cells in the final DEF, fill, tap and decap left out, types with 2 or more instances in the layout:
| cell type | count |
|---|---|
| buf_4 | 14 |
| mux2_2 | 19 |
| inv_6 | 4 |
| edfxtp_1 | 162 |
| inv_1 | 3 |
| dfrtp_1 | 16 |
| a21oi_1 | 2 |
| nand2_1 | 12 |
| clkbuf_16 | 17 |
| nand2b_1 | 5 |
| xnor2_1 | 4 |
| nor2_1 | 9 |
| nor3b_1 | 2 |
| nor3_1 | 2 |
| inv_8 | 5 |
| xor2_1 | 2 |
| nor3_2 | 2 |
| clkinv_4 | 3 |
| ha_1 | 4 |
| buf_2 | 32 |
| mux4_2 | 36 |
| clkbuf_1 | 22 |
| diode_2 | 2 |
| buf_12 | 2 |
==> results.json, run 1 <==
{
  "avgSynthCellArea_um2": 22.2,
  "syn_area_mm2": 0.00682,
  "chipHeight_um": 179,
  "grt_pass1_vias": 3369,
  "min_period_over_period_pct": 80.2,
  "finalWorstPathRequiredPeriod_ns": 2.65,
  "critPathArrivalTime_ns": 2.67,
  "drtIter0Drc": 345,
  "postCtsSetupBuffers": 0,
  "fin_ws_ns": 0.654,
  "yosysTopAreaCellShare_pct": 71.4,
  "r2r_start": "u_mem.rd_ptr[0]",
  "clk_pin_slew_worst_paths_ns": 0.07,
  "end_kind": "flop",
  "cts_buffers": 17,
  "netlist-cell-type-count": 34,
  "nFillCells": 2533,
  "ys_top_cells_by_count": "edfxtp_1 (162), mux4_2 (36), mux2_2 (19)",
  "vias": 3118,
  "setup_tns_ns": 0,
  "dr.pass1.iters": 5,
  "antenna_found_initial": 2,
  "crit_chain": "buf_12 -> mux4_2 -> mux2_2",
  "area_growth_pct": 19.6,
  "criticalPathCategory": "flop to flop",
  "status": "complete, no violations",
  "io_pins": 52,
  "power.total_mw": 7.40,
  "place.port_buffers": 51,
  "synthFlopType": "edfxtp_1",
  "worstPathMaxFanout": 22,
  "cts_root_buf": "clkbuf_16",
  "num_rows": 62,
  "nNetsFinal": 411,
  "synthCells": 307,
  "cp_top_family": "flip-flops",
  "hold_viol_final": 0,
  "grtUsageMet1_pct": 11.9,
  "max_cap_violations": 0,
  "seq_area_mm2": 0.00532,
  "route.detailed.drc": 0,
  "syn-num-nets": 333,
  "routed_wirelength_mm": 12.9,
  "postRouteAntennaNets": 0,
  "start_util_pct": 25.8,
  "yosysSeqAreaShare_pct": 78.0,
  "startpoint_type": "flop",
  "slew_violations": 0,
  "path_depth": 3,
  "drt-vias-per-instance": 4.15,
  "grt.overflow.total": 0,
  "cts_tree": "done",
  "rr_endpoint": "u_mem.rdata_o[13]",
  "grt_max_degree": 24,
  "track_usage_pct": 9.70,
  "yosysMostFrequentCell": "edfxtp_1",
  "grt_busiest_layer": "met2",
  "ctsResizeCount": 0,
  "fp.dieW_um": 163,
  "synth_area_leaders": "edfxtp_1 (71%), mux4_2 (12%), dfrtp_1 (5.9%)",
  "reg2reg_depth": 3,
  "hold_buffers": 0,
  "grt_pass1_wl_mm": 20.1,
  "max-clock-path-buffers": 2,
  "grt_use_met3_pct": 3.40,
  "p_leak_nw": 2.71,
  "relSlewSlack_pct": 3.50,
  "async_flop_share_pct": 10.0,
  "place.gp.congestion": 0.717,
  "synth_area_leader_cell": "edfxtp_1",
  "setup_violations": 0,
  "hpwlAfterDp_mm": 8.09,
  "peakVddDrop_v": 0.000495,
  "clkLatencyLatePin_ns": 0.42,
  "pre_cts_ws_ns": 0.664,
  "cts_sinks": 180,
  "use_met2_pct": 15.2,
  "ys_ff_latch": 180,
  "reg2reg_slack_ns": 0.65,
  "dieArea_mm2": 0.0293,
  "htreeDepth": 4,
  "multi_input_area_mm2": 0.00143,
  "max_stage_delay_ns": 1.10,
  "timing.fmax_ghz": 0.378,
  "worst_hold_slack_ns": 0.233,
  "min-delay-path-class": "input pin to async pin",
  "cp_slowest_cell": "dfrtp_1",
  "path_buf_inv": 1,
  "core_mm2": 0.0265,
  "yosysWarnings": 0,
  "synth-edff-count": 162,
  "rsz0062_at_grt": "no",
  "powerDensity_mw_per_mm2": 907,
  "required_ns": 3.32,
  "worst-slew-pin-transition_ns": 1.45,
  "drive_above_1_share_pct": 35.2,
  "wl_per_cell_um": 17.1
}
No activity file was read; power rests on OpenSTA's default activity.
####
• [Activity]: Search the records for the word "place", then list every line that has it.

• [Response to the exercise]:
  "place.port_buffers": 51,
  "place.gp.congestion": 0.717,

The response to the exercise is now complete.